Cleveland.com reported last week on the 6th Circuit Court of Appeals decision upholding the death penalty in the case of Tyrone Noling, (pic.)
According to the Court's decision, there are some real concerns about whether Mr. Noling did the deed. Regardless the Court says under existing law there is no way to stop this freight train....scary. This is reporter Andrea Simakis' summary of the decision and implications for Noling:
Though two federal judges described his case as "worrisome" and questioned whether the state would be killing an innocent man, the 6th U.S. Circuit Court of Appeals decided to let Tyrone Noling's 1996 death sentence stand.
The ruling by the Cincinnati-based court Wednesday also bars Noling from presenting new evidence that others might have committed the double murder that put him on Ohio's death row.

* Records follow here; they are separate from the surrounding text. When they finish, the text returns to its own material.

<file path="src/logic/cfm_regs.svh">
// Register offsets, field positions, reset values and timing counts
`ifndef CFM_REGS_SVH
`define CFM_REGS_SVH
`define CFM_CTRL_ADDR    8'h00
`define CFM_STATUS_ADDR  8'h04
`define CFM_STATIC_ADDR  8'h08
`define CFM_VERT_ADDR    8'h0c
`define CFM_FMODE_HI     1
`define CFM_FMODE_LO     0
`define CFM_MMODE_HI     3
`define CFM_MMODE_LO     2
`define CFM_FCTL_BIT     4
`define CFM_PMODE_HI     6
`define CFM_PMODE_LO     5
`define CFM_CTRL_W       7
`define CFM_CTRL_RST     7'h02
`define CFM_PARAM_RST    16'h0000
`define CFM_ST_LOCK      0
`define CFM_ST_FDET      1
`define CFM_ST_FCOMP     2
`define CFM_ST_MOTION    3
`define CFM_LOCK_FIELDS  3'h4
`define CFM_DI_FIELDS    2'h1
`define CFM_DI_LINES     10'h006
`define CFM_DI_PIXELS    7'h5b
`define CFM_FILM_FIELDS  2'h2
`define CFM_FILM_LINES   10'h004
`define CFM_FILM_PIXELS  7'h08
`define CFM_PSF_FIELDS   2'h1
`define CFM_PSF_LINES    10'h002
`define CFM_PSF_PIXELS   7'h10
`define CFM_BYP_LINES    10'h239
`define CFM_DIFF_MAX     32'h0000ffff
`define CFM_FIFO_DEPTH   16
`define CFM_PIX_W        10
`endif

</file>
<file path="src/logic/cfm_pkg.sv">
// Types shared by the cadence, freeze and motion control block
package cfm_pkg;
    typedef enum logic [1:0]
    {
        VB_ACTIVE = 2'h0,
        VB_FIRST  = 2'h1,
        VB_REST   = 2'h3
    } vblank_type;
    typedef enum logic [1:0]
    {
        FM_MANUAL = 2'h0,
        FM_AUTO   = 2'h1,
        FM_OFF    = 2'h2,
        FM_RSVD   = 2'h3
    } freeze_mode_type;
    typedef enum logic [1:0]
    {
        PM_DEINT  = 2'h0,
        PM_PSF    = 2'h1,
        PM_FILM   = 2'h2,
        PM_BYPASS = 2'h3
    } proc_mode_type;
endpackage : cfm_pkg

</file>
<file path="src/logic/cfm_fifo.sv">
// Parameterised valid/ready FIFO for the pixel path
module cfm_fifo #(
    parameter int WIDTH = 10,
    parameter int DEPTH = 16
) (
    input  wire logic             clk,
    input  wire logic             rst_n,
    input  wire logic [WIDTH-1:0] inData,
    input  wire logic             inValid,
    output logic                  inReady,
    output logic      [WIDTH-1:0] outData,
    output logic                  outValid,
    input  wire logic             outReady
);
    localparam int AW = $clog2(DEPTH);
    logic [WIDTH-1:0] mem [DEPTH];
    logic [AW-1:0]    wrPtr;
    logic [AW-1:0]    rdPtr;
    logic [AW:0]      count;
    logic             push;
    logic             pop;

    // Honest flags straight from the count
    assign inReady  = (count != (AW+1)'(DEPTH));
    assign outValid = (count != '0);
    assign push     = inValid & inReady;
    assign pop      = outValid & outReady;
    assign outData  = mem[rdPtr];

    // Storage, written only on an accepted push
    always_ff @(posedge clk)
    begin
        if (push)
            mem[wrPtr] <= inData;
    end

    // Pointers and fill level
    always_ff @(posedge clk or negedge rst_n)
    begin
        if (!rst_n)
        begin
            wrPtr <= '0;
            rdPtr <= '0;
            count <= '0;
        end
        else
        begin
            if (push)
                wrPtr <= AW'(wrPtr + 1'b1);
            if (pop)
                rdPtr <= AW'(rdPtr + 1'b1);
            if (push && !pop)
                count <= (AW+1)'(count + 1'b1);
            else if (pop && !push)
                count <= (AW+1)'(count - 1'b1);
        end
    end
endmodule : cfm_fifo

</file>
<file path="src/logic/cadence_freeze_motion_control.sv">
// Cadence lock, freeze-frame and motion mode control with APB registers
//
// Our own choices: the register addresses and the APB interface to the registers.
`include "cfm_regs.svh"
module cadence_freeze_motion_control (
    input  wire logic                 clk,
    input  wire logic                 rst_n,
    input  wire logic                 psel,
    input  wire logic                 penable,
    input  wire logic                 pwrite,
    input  wire logic [7:0]           paddr,
    input  wire logic [31:0]          pwdata,
    output logic      [31:0]          prdata,
    output logic                      pready,
    output logic                      pslverr,
    input  wire logic                 fieldIn,
    input  wire logic                 vBlankIn,
    input  wire logic                 hSyncIn,
    input  wire logic                 freeze_comp_pin,
    input  wire logic [9:0]           pixIn,
    input  wire logic                 pixInValid,
    output logic                      pixInReady,
    output logic      [9:0]           pixOut,
    output logic                      pixOutValid,
    input  wire logic                 pixOutReady,
    output logic                      twoTwoLock,
    output logic                      freeze_detected,
    output logic                      freezeCompActive,
    output logic                      vertFilterEn,
    output logic                      motionEn,
    output cfm_pkg::proc_mode_type    procMode,
    output logic      [1:0]           latFields,
    output logic      [9:0]           latLines,
    output logic      [6:0]           latPixels
);
    import cfm_pkg::*;

    logic [`CFM_CTRL_W-1:0] ctrl;
    logic [15:0]            static_threshold_param;
    logic [15:0]            vert_freeze_param;
    freeze_mode_type        freeze_mode_sel;
    logic [1:0]             motion_mode_sel;
    logic                   freeze_comp_ctl;
    logic                   wrEn;
    logic                   rdEn;
    logic                   mapped;
    vblank_type             vbState;
    logic                   vBlankPrev;
    logic                   hSyncPrev;
    logic                   firstLineEnd;
    logic                   fieldStart;
    logic                   lastField;
    logic [2:0]             altCount;
    logic                   pixTake;
    logic [31:0]            fieldSum;
    logic [31:0]            sumPrev;
    logic [31:0]            sumPrev2;
    logic [31:0]            diffRaw;
    logic [15:0]            diffSat;
    logic                   frozen;
    logic [1:0]             latFieldsNext;
    logic [9:0]             latLinesNext;
    logic [6:0]             latPixelsNext;

    assign freeze_mode_sel = freeze_mode_type'(ctrl[`CFM_FMODE_HI:`CFM_FMODE_LO]);
    assign motion_mode_sel = ctrl[`CFM_MMODE_HI:`CFM_MMODE_LO];
    assign freeze_comp_ctl = ctrl[`CFM_FCTL_BIT];
    assign procMode = proc_mode_type'(ctrl[`CFM_PMODE_HI:`CFM_PMODE_LO]);

    // APB decode; zero wait states so every access ends in its access phase
    assign pready = 1'b1;
    assign mapped = (paddr == `CFM_CTRL_ADDR) || (paddr == `CFM_STATUS_ADDR)
                 || (paddr == `CFM_STATIC_ADDR) || (paddr == `CFM_VERT_ADDR);
    assign pslverr = psel & penable & ~mapped;
    assign wrEn = psel & penable & pwrite & mapped;
    assign rdEn = psel & ~penable & ~pwrite;

    // Writable registers; status is read-only and writes to it are dropped
    always_ff @(posedge clk or negedge rst_n)
    begin
        if (!rst_n)
        begin
            ctrl                   <= `CFM_CTRL_RST;
            static_threshold_param <= `CFM_PARAM_RST;
            vert_freeze_param      <= `CFM_PARAM_RST;
        end
        else if (wrEn)
        begin
            case (paddr)
                `CFM_CTRL_ADDR:   ctrl <= pwdata[`CFM_CTRL_W-1:0];
                `CFM_STATIC_ADDR: static_threshold_param <= pwdata[15:0];
                `CFM_VERT_ADDR:   vert_freeze_param <= pwdata[15:0];
                default:          ;
            endcase
        end
    end

    // Read data captured in setup so it is stable through the access phase
    always_ff @(posedge clk or negedge rst_n)
    begin
        if (!rst_n)
            prdata <= '0;
        else if (rdEn)
        begin
            case (paddr)
                `CFM_CTRL_ADDR:   prdata <= {25'h0, ctrl};
                `CFM_STATUS_ADDR: prdata <= {28'h0, motionEn,
                                             freezeCompActive,
                                             freeze_detected, twoTwoLock};
                `CFM_STATIC_ADDR: prdata <= {16'h0, static_threshold_param};
                `CFM_VERT_ADDR:   prdata <= {16'h0, vert_freeze_param};
                default:          prdata <= '0;
            endcase
        end
    end

    // Edge detection of the timing inputs
    always_ff @(posedge clk or negedge rst_n)
    begin
        if (!rst_n)
        begin
            vBlankPrev <= 1'b0;
            hSyncPrev  <= 1'b0;
        end
        else
        begin
            vBlankPrev <= vBlankIn;
            hSyncPrev  <= hSyncIn;
        end
    end
    assign fieldStart = vBlankPrev & ~vBlankIn;
    assign firstLineEnd = (vbState == VB_FIRST) & hSyncIn & ~hSyncPrev;

    // Tracks where the first line of vertical blanking ends
    always_ff @(posedge clk or negedge rst_n)
    begin
        if (!rst_n)
            vbState <= VB_ACTIVE;
        else
        begin
            case (vbState)
                VB_ACTIVE: if (vBlankIn && !vBlankPrev) vbState <= VB_FIRST;
                VB_FIRST:  if (!vBlankIn) vbState <= VB_ACTIVE;
                           else if (firstLineEnd) vbState <= VB_REST;
                VB_REST:   if (!vBlankIn) vbState <= VB_ACTIVE;
                default:   vbState <= VB_ACTIVE;
            endcase
        end
    end

    // 2:2 cadence: fieldIn must alternate for several fields in a row
    always_ff @(posedge clk or negedge rst_n)
    begin
        if (!rst_n)
        begin
            lastField  <= 1'b0;
            altCount   <= '0;
            twoTwoLock <= 1'b0;
        end
        else if (firstLineEnd)
        begin
            lastField <= fieldIn;
            if (fieldIn != lastField)
            begin
                if (altCount != `CFM_LOCK_FIELDS)
                    altCount <= 3'(altCount + 1'b1);
                twoTwoLock <= (altCount >= 3'(`CFM_LOCK_FIELDS - 3'h1));
            end
            else
            begin
                altCount   <= '0;
                twoTwoLock <= 1'b0;
            end
        end
    end

    // Pixel path through the buffer; a full buffer stalls the source
    cfm_fifo #(
        .WIDTH    (`CFM_PIX_W),
        .DEPTH    (`CFM_FIFO_DEPTH)
    ) u_fifo (
        .clk      (clk),
        .rst_n    (rst_n),
        .inData   (pixIn),
        .inValid  (pixInValid),
        .inReady  (pixInReady),
        .outData  (pixOut),
        .outValid (pixOutValid),
        .outReady (pixOutReady)
    );
    assign pixTake = pixInValid & pixInReady & ~vBlankIn;

    // Field signatures; adjacent fields of opposite parity are compared one field apart
    always_ff @(posedge clk or negedge rst_n)
    begin
        if (!rst_n)
        begin
            fieldSum <= '0;
            sumPrev  <= '0;
            sumPrev2 <= '0;
        end
        else if (fieldStart)
        begin
            fieldSum <= '0;
            sumPrev  <= fieldSum;
            sumPrev2 <= sumPrev;
        end
        else if (pixTake)
            fieldSum <= fieldSum + {22'h0, pixIn};
    end
    assign diffRaw = (sumPrev > sumPrev2) ? sumPrev - sumPrev2
                                          : sumPrev2 - sumPrev;
    assign diffSat = (diffRaw > `CFM_DIFF_MAX) ? 16'hffff : diffRaw[15:0];
    assign frozen = (diffSat <= static_threshold_param);

    // Freeze flag changes only at field start and holds for the field
    always_ff @(posedge clk or negedge rst_n)
    begin
        if (!rst_n)
            freeze_detected <= 1'b0;
        else if (fieldStart)
            freeze_detected <= (freeze_mode_sel == FM_AUTO) & frozen;
    end

    // Mode decode; the reserved freeze code turns compensation and the vertical filter off
    always_ff @(posedge clk or negedge rst_n)
    begin
        if (!rst_n)
        begin
            freezeCompActive <= 1'b0;
            vertFilterEn     <= 1'b0;
            motionEn         <= 1'b0;
        end
        else
        begin
            case (freeze_mode_sel)
                FM_AUTO:   freezeCompActive <= freeze_detected;
                FM_MANUAL: freezeCompActive <= freeze_comp_ctl &
                                               ~freeze_comp_pin;
                FM_OFF:    freezeCompActive <= 1'b0;
                default:   freezeCompActive <= 1'b0;
            endcase
            // Vertical filter joins from the static threshold up; inclusive
            // so a zero threshold forces it on even for a still picture
            vertFilterEn <= (freeze_mode_sel != FM_OFF) &&
                            (freeze_mode_sel != FM_RSVD) &&
                            (diffSat >= static_threshold_param) &&
                            (diffSat <= vert_freeze_param);
            motionEn <= (motion_mode_sel == 2'h1);
        end
    end

    // Fixed latency per processing mode, never per format
    always_comb
    begin
        case (procMode)
            PM_DEINT:
            begin
                latFieldsNext = `CFM_DI_FIELDS;
                latLinesNext  = `CFM_DI_LINES;
                latPixelsNext = `CFM_DI_PIXELS;
            end
            PM_FILM:
            begin
                latFieldsNext = `CFM_FILM_FIELDS;
                latLinesNext  = `CFM_FILM_LINES;
                latPixelsNext = `CFM_FILM_PIXELS;
            end
            PM_PSF:
            begin
                latFieldsNext = `CFM_PSF_FIELDS;
                latLinesNext  = `CFM_PSF_LINES;
                latPixelsNext = `CFM_PSF_PIXELS;
            end
            default:
            begin
                latFieldsNext = 2'h0;
                latLinesNext  = `CFM_BYP_LINES;
                latPixelsNext = 7'h00;
            end
        endcase
    end

    // Latency report registered for a clean data output
    always_ff @(posedge clk or negedge rst_n)
    begin
        if (!rst_n)
        begin
            latFields <= '0;
            latLines  <= '0;
            latPixels <= '0;
        end
        else
        begin
            latFields <= latFieldsNext;
            latLines  <= latLinesNext;
            latPixels <= latPixelsNext;
        end
    end
endmodule : cadence_freeze_motion_control

</file>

Kelly Schneider, Noling's longtime attorney, called the decision "heartbreaking."
"Basically, they see problems in Tyrone's case but [write that] their hands are tied by the rules that govern their ability to grant relief," Schneider said. "Literally, we've got a man I believe to be innocent who's just a few steps away from death and [they say] their hands are tied. It's horrifying."
Noling was sentenced to death six years after the bodies of Bearnhardt and Cora Hartig were found dead of gunshot wounds on the floor of their kitchen in Portage County's Atwater Township.
He was largely convicted on the word of three men, one of whom admitted during the trial that he'd been coerced by prosecutors and police to implicate Noling to save his own skin. The other two men also later recanted, saying they lied on the stand to avoid a death sentence.
Earlier this year, another man claimed that his foster brother, Daniel Wilson, admitted to killing the Hartigs. Wilson was executed for an unrelated murder in 2009.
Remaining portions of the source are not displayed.